Quel bomber venuto dalla Cina per essere operato a Genova

(...) Ma, attenzione: le cose cambiano se il bomber o il difensore di fascia meniscato o comunque infortunato ha qualche aggancio particolare - tipo membro del politburo, o superiore - che gli consente di esplorare un’altra opportunità: trasferirsi all’estero, in una clinica d’eccellenza, per l’operazione e la successiva riabilitazione. Il pacchetto - a proposito: chi paga? - è tutto compreso, vitto, alloggio, lavatura e stiratura. L’hanno già sperimentato nei più importanti centri degli Stati Uniti, poi in alcune strutture sanitarie d’avanguardia in alcuni Paesi europei, fra cui in particolare il Belgio.
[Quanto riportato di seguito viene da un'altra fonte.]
## config.mk

```make
export PLATFORM = sky130hd
export DESIGN_NAME = rsz_coef_calc
export DESIGN_NICKNAME = d
export VERILOG_FILES = /design/src/rtl/rsz_pkg.sv /design/src/rtl/rsz_prescale.sv /design/src/rtl/rsz_divider.sv /design/src/rtl/rsz_coef_calc.sv
export SDC_FILE = /design/constraint.sdc
export NUM_CORES = 1
export LEC_CHECK = 0
export BUFFER_PORTS_ARGS = -buffer_cell sky130_fd_sc_hd__buf_2
export CORE_MARGIN = 3
export CORE_UTILIZATION = 61
export CTS_CLUSTER_DIAMETER = 60
export DETAILED_ROUTE_END_ITERATION = 8
export PLACE_DENSITY_LB_ADDON = 0.2
export RECOVER_POWER = 25
export SLEW_MARGIN = 5
export SYNTH_ARGS = -nofsm -noshare
export SYNTH_HDL_FRONTEND = slang
export SYNTH_SLANG_ARGS = --single-unit
```

## constraint.sdc

```tcl
create_clock -name clk -period 7.3 [get_ports clk]
set_clock_uncertainty 0.15 [all_clocks]
set_input_delay 1.095 -clock clk [delete_from_list [all_inputs] [get_ports clk]]
set_output_delay 1.095 -clock clk [all_outputs]
set_load 0.03 [all_outputs]
```
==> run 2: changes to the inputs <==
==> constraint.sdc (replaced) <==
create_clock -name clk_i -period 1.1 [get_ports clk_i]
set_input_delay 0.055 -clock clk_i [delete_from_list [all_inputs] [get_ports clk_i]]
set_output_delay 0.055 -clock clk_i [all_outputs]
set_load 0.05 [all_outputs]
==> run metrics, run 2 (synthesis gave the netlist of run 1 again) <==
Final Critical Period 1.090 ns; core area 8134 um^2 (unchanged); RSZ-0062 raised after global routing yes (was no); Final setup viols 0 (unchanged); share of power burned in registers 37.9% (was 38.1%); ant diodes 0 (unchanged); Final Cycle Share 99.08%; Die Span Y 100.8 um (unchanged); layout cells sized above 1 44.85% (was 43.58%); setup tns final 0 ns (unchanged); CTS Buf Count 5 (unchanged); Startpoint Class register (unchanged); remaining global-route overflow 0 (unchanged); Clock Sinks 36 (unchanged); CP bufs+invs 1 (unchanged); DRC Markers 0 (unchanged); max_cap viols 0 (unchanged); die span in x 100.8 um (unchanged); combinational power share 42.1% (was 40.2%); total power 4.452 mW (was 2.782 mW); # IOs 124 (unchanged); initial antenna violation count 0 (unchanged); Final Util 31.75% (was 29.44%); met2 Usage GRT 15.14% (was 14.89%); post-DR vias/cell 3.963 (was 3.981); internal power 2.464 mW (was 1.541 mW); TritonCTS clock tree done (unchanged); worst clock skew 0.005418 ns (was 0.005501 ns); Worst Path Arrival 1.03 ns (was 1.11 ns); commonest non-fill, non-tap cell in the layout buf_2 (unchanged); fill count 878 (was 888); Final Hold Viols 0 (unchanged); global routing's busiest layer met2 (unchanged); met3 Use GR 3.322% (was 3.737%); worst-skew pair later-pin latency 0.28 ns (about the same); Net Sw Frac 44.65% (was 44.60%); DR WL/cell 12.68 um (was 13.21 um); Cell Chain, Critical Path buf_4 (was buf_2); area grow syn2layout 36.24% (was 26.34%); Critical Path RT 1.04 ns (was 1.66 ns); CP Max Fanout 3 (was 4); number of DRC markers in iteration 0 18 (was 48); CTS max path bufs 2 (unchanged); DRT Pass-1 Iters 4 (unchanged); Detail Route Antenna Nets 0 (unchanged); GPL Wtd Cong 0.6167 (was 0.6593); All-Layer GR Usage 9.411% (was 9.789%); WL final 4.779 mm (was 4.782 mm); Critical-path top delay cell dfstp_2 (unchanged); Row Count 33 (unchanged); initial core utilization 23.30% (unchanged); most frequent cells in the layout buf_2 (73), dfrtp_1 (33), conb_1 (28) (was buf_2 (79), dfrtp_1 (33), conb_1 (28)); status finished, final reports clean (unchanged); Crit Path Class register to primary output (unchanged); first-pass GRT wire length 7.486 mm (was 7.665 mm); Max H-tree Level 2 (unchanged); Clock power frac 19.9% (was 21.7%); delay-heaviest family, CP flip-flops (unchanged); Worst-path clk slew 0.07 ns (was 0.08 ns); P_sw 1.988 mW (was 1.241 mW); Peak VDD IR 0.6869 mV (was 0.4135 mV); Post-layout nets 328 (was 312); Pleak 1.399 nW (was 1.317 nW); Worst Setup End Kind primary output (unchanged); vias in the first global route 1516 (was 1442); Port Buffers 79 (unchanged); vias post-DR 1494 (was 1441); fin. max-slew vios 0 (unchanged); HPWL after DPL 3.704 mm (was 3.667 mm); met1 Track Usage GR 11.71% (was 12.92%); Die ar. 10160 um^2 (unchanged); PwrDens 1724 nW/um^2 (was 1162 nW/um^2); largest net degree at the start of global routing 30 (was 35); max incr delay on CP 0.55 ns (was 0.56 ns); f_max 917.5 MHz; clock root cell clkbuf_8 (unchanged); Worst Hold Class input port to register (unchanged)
--- config.mk ---
export PLATFORM = sky130hd
export DESIGN_NAME = mac_fwd_table
export DESIGN_NICKNAME = d
export VERILOG_FILES = /design/src/rtl/mft_pkg.sv /design/src/rtl/mft_match.sv /design/src/rtl/mft_victim.sv /design/src/rtl/mac_fwd_table.sv
export SDC_FILE = /design/constraint.sdc
export NUM_CORES = 2
export LEC_CHECK = 0
export BUFFER_PORTS_ARGS = -buffer_cell sky130_fd_sc_hd__clkbuf_2
export CAP_MARGIN = 10
export CORE_ASPECT_RATIO = 1.75
export CORE_MARGIN = 1
export CORE_UTILIZATION = 51
export DETAILED_ROUTE_END_ITERATION = 6
export HOLD_SLACK_MARGIN = 0.05
export PLACE_DENSITY = 0.67
export SLEW_MARGIN = 20
export SYNTH_ARGS = -nofsm -noshare
export SYNTH_HDL_FRONTEND = slang
export SYNTH_SLANG_ARGS = --single-unit
--- constraint.sdc ---
create_clock -name clk -period 73.3 [get_ports clk]
set_input_delay 14.66 -clock clk [delete_from_list [all_inputs] [get_ports clk]]
set_output_delay 14.66 -clock clk [all_outputs]
set_load 0.005 [all_outputs]
--- src/rtl/mft_pkg.sv ---
package mft_pkg;
    localparam int MAC_W     = 48;
    localparam int GROUP_BIT = 40;

    function automatic logic mac_is_group(input logic [MAC_W-1:0] a);
        return a[GROUP_BIT];
    endfunction
endpackage

--- src/rtl/mft_match.sv ---
module mft_match
    import mft_pkg::*;
#(
    parameter int ENTRIES = 8,
    parameter int IDX_W   = (ENTRIES > 1) ? $clog2(ENTRIES) : 1
) (
    input  logic                           clk,
    input  logic                           rst_n,
    input  logic [ENTRIES-1:0]             vld,
    input  logic [ENTRIES-1:0][MAC_W-1:0]  keys,
    input  logic [MAC_W-1:0]               key,
    output logic                           hit,
    output logic [IDX_W-1:0]               idx
);
    logic [ENTRIES-1:0] hv;

    for (genvar g = 0; g < ENTRIES; g++) begin : g_cmp
        assign hv[g] = vld[g] && (keys[g] == key);
    end

    always_comb begin
        hit = 1'b0;
        idx = '0;
        for (int i = ENTRIES - 1; i >= 0; i--) begin
            if (hv[i]) begin
                hit = 1'b1;
                idx = IDX_W'(i);
            end
        end
    end

    // learning never creates a second entry for an address
    p_unique_entry_r4: assert property (@(posedge clk) disable iff (!rst_n)
        $onehot0(hv));
endmodule

--- src/rtl/mft_victim.sv ---
module mft_victim #(
    parameter int ENTRIES = 8,
    parameter int TS_W    = 32,
    parameter int IDX_W   = (ENTRIES > 1) ? $clog2(ENTRIES) : 1
) (
    input  logic [ENTRIES-1:0]            vld,
    input  logic [ENTRIES-1:0][TS_W-1:0]  ts,
    input  logic [TS_W-1:0]               now,
    output logic [IDX_W-1:0]              idx
);
    always_comb begin
        logic            got_free;
        logic            have;
        logic [TS_W-1:0] best;
        logic [TS_W-1:0] age;
        got_free = 1'b0;
        have     = 1'b0;
        best     = '0;
        idx      = '0;
        for (int i = 0; i < ENTRIES; i++) begin
            age = now - ts[i];
            if (!got_free) begin
                if (!vld[i]) begin
                    got_free = 1'b1;
                    idx      = IDX_W'(i);
                end else if (!have || age > best) begin
                    have = 1'b1;
                    best = age;
                    idx  = IDX_W'(i);
                end
            end
        end
    end
endmodule

--- src/rtl/mac_fwd_table.sv ---
module mac_fwd_table
    import mft_pkg::*;
#(
    parameter int NUM_PORTS = 4,
    parameter int ENTRIES   = 8,
    parameter int TS_W      = 32,
    parameter int PORT_W    = (NUM_PORTS > 1) ? $clog2(NUM_PORTS) : 1
) (
    input  logic                  clk,
    input  logic                  rst_n,
    input  logic                  req_valid,
    input  logic [47:0]           req_dst,
    input  logic [47:0]           req_src,
    input  logic [PORT_W-1:0]     req_port,
    input  logic [TS_W-1:0]       req_time,
    input  logic [TS_W-1:0]       ttl,
    output logic                  rsp_valid,
    output logic                  rsp_flood,
    output logic [PORT_W-1:0]     rsp_port,
    output logic [NUM_PORTS-1:0]  rsp_mask
);
    localparam int IDX_W = (ENTRIES > 1) ? $clog2(ENTRIES) : 1;

    typedef struct packed {
        logic [ENTRIES-1:0]              vld;
        logic [ENTRIES-1:0][MAC_W-1:0]   mac;
        logic [ENTRIES-1:0][PORT_W-1:0]  prt;
        logic [ENTRIES-1:0][TS_W-1:0]    ts;
        logic                            rsp_v;
        logic                            rsp_flood;
        logic [PORT_W-1:0]               rsp_port;
        logic [NUM_PORTS-1:0]            rsp_mask;
    } state_t;

    state_t st_d, st_q;

    logic             src_hit_d, dst_hit_q;
    logic [IDX_W-1:0] src_idx_d, dst_idx_q, vic_idx_d;

    // source search, destination search, replacement choice: all on the registered table
    mft_match #(.ENTRIES(ENTRIES), .IDX_W(IDX_W)) u_src_match (
        .clk(clk), .rst_n(rst_n), .vld(st_q.vld), .keys(st_q.mac),
        .key(req_src), .hit(src_hit_d), .idx(src_idx_d)
    );

    mft_match #(.ENTRIES(ENTRIES), .IDX_W(IDX_W)) u_dst_match (
        .clk(clk), .rst_n(rst_n), .vld(st_q.vld), .keys(st_q.mac),
        .key(req_dst), .hit(dst_hit_q), .idx(dst_idx_q)
    );

    mft_victim #(.ENTRIES(ENTRIES), .TS_W(TS_W), .IDX_W(IDX_W)) u_victim (
        .vld(st_q.vld), .ts(st_q.ts), .now(req_time), .idx(vic_idx_d)
    );

    always_comb begin
        logic              alloc;
        logic              hit;
        logic [PORT_W-1:0] eport;
        logic [TS_W-1:0]   age;
        st_d           = st_q;
        st_d.rsp_v     = 1'b0;
        st_d.rsp_flood = 1'b0;
        st_d.rsp_port  = '0;
        st_d.rsp_mask  = '0;
        alloc = 1'b0;
        hit   = 1'b0;
        eport = '0;
        age   = '0;
        if (req_valid) begin
            // learn first
            if (src_hit_d) begin
                st_d.ts[src_idx_d] = req_time;
            end else begin
                alloc                = 1'b1;
                st_d.vld[vic_idx_d]  = 1'b1;
                st_d.mac[vic_idx_d]  = req_src;
                st_d.prt[vic_idx_d]  = req_port;
                st_d.ts[vic_idx_d]   = req_time;
            end
            // then look up, seeing the freshly learned entry
            if (req_dst == req_src) begin
                hit   = 1'b1;
                eport = src_hit_d ? st_q.prt[src_idx_d] : req_port;
            end else if (dst_hit_q && !(alloc && vic_idx_d == dst_idx_q)) begin
                age   = req_time - st_q.ts[dst_idx_q];
                eport = st_q.prt[dst_idx_q];
                hit   = 1'b1;
                if (age > ttl) begin
                    // stale: drop it and fall back to flooding
                    hit                 = 1'b0;
                    st_d.vld[dst_idx_q] = 1'b0;
                end
            end
            st_d.rsp_v     = 1'b1;
            st_d.rsp_flood = !hit || mac_is_group(req_dst);
            if (st_d.rsp_flood) begin
                for (int i = 0; i < NUM_PORTS; i++) begin
                    st_d.rsp_mask[i] = (PORT_W'(i) != req_port);
                end
            end else begin
                st_d.rsp_port = eport;
            end
        end
    end

    always_ff @(posedge clk) begin
        if (!rst_n) begin
            st_q <= '0;
        end else begin
            st_q <= st_d;
        end
    end

    assign rsp_valid = st_q.rsp_v;
    assign rsp_flood = st_q.rsp_flood;
    assign rsp_port  = st_q.rsp_port;
    assign rsp_mask  = st_q.rsp_mask;

    p_rsp_follows_req_r2: assert property (@(posedge clk) disable iff (!rst_n)
        req_valid |=> rsp_valid);

    p_rsp_needs_req_r2: assert property (@(posedge clk) disable iff (!rst_n)
        rsp_valid |-> $past(req_valid));

    p_group_never_unicast_r3: assert property (@(posedge clk) disable iff (!rst_n)
        (rsp_valid && !rsp_flood) |-> !$past(req_dst[GROUP_BIT]));

    p_flood_excludes_ingress_r10: assert property (@(posedge clk) disable iff (!rst_n)
        (rsp_valid && rsp_flood) |->
            (!rsp_mask[$past(req_port)] && $countones(rsp_mask) == NUM_PORTS - 1));

    p_unicast_port_range_r10: assert property (@(posedge clk) disable iff (!rst_n)
        (rsp_valid && !rsp_flood) |-> (int'(rsp_port) < NUM_PORTS && rsp_mask == '0));
endmodule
Adesso è venuto il momento dell’Italia, anzi di Genova, dove la clinica Montallegro guidata con polso fermo dall’amministratore delegato Francesco Berti Riboli viene giudicata dai cinesi perfettamente all’altezza di ricostruire il ginocchio e la carriera del bomber di Xian. Tutto bene, infatti. Attualmente, fa sapere il professor Priano, Li Yan sta seguendo il percorso riabilitativo post operatorio presso le apposite strutture della clinica. E tra qualche settimana potrà tornare in campo. Lui, dal macellaio sotto casa, ci andrà solo a comprarsi la materia prima per cucinare l’anatra laccata. Il terzino sfigato, invece, è già finito dietro il banco.